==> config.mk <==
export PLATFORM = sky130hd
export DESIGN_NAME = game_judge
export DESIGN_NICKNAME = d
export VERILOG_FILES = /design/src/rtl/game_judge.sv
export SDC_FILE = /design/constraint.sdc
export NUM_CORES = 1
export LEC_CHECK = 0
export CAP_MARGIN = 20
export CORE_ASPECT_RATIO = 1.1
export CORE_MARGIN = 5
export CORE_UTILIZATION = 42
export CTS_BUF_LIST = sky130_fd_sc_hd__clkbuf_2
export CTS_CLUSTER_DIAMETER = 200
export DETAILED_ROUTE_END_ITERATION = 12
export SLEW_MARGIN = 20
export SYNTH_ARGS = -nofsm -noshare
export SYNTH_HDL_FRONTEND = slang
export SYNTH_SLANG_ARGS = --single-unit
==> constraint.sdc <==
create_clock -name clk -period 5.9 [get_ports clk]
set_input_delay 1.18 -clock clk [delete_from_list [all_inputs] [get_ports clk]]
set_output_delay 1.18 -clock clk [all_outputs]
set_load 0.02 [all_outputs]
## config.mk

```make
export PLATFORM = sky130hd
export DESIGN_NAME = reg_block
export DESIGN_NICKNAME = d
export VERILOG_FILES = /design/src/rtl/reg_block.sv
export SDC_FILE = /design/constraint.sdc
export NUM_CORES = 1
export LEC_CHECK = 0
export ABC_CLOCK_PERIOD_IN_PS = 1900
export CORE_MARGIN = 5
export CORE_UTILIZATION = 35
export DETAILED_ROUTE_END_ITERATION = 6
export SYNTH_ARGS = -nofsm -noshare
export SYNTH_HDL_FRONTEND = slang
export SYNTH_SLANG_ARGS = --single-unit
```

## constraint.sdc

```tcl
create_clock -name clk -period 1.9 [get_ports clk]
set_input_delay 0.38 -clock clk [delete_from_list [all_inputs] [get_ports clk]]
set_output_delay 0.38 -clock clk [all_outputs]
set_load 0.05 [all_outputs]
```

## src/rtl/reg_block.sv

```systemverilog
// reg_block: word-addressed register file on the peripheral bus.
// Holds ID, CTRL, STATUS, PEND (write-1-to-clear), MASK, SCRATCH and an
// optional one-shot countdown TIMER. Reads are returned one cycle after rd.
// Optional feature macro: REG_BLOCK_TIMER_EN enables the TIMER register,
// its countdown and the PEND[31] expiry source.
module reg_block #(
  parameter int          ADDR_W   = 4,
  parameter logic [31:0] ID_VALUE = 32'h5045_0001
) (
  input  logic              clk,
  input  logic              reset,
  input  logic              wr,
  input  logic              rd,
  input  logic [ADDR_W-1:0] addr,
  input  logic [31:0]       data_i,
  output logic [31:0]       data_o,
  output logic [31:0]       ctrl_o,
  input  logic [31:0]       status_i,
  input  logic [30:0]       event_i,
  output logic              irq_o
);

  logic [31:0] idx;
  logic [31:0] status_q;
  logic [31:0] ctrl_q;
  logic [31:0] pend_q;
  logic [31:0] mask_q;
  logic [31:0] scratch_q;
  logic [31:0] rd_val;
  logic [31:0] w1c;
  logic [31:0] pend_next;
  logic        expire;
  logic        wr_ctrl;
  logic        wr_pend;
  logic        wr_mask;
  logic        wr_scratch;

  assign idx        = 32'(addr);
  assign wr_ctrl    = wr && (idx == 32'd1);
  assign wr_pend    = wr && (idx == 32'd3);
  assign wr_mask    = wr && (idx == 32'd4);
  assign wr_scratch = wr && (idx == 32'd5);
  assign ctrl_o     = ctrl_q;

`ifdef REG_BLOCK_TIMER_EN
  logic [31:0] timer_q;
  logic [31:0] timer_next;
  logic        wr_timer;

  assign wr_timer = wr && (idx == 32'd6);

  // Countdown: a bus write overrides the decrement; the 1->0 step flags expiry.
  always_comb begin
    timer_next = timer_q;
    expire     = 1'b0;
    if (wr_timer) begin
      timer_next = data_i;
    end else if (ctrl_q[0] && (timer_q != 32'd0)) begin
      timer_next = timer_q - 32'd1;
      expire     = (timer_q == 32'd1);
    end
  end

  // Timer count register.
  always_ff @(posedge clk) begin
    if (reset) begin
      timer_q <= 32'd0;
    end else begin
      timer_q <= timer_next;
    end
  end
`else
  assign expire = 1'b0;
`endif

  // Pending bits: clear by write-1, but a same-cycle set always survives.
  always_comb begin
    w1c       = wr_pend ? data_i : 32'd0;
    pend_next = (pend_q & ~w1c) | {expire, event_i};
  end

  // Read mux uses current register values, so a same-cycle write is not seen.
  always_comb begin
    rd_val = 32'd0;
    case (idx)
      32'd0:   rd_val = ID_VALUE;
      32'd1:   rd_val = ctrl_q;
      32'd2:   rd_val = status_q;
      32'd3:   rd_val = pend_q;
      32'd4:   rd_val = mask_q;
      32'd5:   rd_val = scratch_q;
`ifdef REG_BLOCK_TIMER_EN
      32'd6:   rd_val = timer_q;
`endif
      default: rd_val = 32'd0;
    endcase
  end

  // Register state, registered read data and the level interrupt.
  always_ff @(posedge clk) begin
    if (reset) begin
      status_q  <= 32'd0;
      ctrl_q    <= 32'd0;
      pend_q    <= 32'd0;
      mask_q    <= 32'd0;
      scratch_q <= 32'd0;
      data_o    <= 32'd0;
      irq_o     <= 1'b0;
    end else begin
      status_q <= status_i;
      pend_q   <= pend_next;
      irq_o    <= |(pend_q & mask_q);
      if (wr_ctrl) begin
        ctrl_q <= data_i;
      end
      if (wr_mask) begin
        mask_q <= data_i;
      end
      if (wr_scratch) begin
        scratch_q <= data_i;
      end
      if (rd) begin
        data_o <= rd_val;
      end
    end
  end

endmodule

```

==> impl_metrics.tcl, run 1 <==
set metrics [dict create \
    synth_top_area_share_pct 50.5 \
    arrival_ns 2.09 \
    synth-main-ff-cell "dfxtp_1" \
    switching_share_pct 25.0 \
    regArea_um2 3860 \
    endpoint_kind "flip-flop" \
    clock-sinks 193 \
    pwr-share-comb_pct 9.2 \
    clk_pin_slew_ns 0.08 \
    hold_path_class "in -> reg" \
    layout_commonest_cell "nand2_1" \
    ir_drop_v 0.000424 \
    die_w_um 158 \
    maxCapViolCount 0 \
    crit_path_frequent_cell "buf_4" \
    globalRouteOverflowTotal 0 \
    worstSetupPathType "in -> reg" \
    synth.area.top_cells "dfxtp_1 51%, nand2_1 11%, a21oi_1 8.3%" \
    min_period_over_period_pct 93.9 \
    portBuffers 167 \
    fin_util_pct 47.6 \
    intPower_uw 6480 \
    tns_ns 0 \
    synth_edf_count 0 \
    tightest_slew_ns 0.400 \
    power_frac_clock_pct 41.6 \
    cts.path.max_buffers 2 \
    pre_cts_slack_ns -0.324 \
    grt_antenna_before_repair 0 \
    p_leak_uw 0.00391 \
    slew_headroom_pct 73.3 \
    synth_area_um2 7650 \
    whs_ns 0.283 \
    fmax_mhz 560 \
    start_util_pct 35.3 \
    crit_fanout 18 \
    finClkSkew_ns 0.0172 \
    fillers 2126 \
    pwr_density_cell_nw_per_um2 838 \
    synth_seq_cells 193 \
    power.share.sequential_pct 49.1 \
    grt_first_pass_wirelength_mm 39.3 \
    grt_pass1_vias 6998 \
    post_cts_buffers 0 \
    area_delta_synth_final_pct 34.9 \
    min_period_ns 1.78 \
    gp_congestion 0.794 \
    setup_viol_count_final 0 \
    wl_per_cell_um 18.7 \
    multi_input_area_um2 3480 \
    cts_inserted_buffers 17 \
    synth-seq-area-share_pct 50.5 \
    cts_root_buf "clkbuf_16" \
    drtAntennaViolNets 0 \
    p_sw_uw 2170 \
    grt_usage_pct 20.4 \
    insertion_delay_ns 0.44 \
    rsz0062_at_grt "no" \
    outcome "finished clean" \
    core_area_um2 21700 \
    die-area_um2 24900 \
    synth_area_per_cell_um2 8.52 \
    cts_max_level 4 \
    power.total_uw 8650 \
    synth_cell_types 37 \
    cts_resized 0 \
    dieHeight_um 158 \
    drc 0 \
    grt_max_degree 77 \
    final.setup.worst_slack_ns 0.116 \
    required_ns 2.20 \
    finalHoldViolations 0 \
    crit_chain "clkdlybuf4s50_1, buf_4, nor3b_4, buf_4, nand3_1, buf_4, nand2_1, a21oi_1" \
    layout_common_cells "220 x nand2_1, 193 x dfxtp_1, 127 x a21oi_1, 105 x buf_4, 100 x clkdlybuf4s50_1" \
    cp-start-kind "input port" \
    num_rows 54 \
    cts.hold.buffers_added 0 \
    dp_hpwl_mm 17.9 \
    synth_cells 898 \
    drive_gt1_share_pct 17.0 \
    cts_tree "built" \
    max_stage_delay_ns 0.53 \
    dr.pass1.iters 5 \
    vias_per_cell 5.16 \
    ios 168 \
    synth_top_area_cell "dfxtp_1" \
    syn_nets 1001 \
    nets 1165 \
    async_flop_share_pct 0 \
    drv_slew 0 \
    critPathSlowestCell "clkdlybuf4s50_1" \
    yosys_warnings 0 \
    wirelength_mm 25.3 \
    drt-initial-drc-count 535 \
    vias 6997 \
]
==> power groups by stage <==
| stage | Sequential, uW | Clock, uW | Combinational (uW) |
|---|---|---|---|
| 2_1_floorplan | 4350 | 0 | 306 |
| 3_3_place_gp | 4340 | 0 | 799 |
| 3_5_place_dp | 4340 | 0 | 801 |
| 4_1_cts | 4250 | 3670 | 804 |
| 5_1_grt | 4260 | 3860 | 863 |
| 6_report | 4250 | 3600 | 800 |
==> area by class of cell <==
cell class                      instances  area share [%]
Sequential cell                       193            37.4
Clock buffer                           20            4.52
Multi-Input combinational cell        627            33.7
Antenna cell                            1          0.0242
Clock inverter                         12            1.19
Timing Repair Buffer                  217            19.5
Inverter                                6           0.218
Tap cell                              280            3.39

-*-

▶ Exercise details
From the entries above, give again exactly the lines running from the line with "pre_cts_slack_ns -0.324 \" to the line with "area by class"; include both of those lines.

▶ Answer to this exercise
    pre_cts_slack_ns -0.324 \
    grt_antenna_before_repair 0 \
    p_leak_uw 0.00391 \
    slew_headroom_pct 73.3 \
    synth_area_um2 7650 \
    whs_ns 0.283 \
    fmax_mhz 560 \
    start_util_pct 35.3 \
    crit_fanout 18 \
    finClkSkew_ns 0.0172 \
    fillers 2126 \
    pwr_density_cell_nw_per_um2 838 \
    synth_seq_cells 193 \
    power.share.sequential_pct 49.1 \
    grt_first_pass_wirelength_mm 39.3 \
    grt_pass1_vias 6998 \
    post_cts_buffers 0 \
    area_delta_synth_final_pct 34.9 \
    min_period_ns 1.78 \
    gp_congestion 0.794 \
    setup_viol_count_final 0 \
    wl_per_cell_um 18.7 \
    multi_input_area_um2 3480 \
    cts_inserted_buffers 17 \
    synth-seq-area-share_pct 50.5 \
    cts_root_buf "clkbuf_16" \
    drtAntennaViolNets 0 \
    p_sw_uw 2170 \
    grt_usage_pct 20.4 \
    insertion_delay_ns 0.44 \
    rsz0062_at_grt "no" \
    outcome "finished clean" \
    core_area_um2 21700 \
    die-area_um2 24900 \
    synth_area_per_cell_um2 8.52 \
    cts_max_level 4 \
    power.total_uw 8650 \
    synth_cell_types 37 \
    cts_resized 0 \
    dieHeight_um 158 \
    drc 0 \
    grt_max_degree 77 \
    final.setup.worst_slack_ns 0.116 \
    required_ns 2.20 \
    finalHoldViolations 0 \
    crit_chain "clkdlybuf4s50_1, buf_4, nor3b_4, buf_4, nand3_1, buf_4, nand2_1, a21oi_1" \
    layout_common_cells "220 x nand2_1, 193 x dfxtp_1, 127 x a21oi_1, 105 x buf_4, 100 x clkdlybuf4s50_1" \
    cp-start-kind "input port" \
    num_rows 54 \
    cts.hold.buffers_added 0 \
    dp_hpwl_mm 17.9 \
    synth_cells 898 \
    drive_gt1_share_pct 17.0 \
    cts_tree "built" \
    max_stage_delay_ns 0.53 \
    dr.pass1.iters 5 \
    vias_per_cell 5.16 \
    ios 168 \
    synth_top_area_cell "dfxtp_1" \
    syn_nets 1001 \
    nets 1165 \
    async_flop_share_pct 0 \
    drv_slew 0 \
    critPathSlowestCell "clkdlybuf4s50_1" \
    yosys_warnings 0 \
    wirelength_mm 25.3 \
    drt-initial-drc-count 535 \
    vias 6997 \
]
==> power groups by stage <==
| stage | Sequential, uW | Clock, uW | Combinational (uW) |
|---|---|---|---|
| 2_1_floorplan | 4350 | 0 | 306 |
| 3_3_place_gp | 4340 | 0 | 799 |
| 3_5_place_dp | 4340 | 0 | 801 |
| 4_1_cts | 4250 | 3670 | 804 |
| 5_1_grt | 4260 | 3860 | 863 |
| 6_report | 4250 | 3600 | 800 |
==> area by class of cell <==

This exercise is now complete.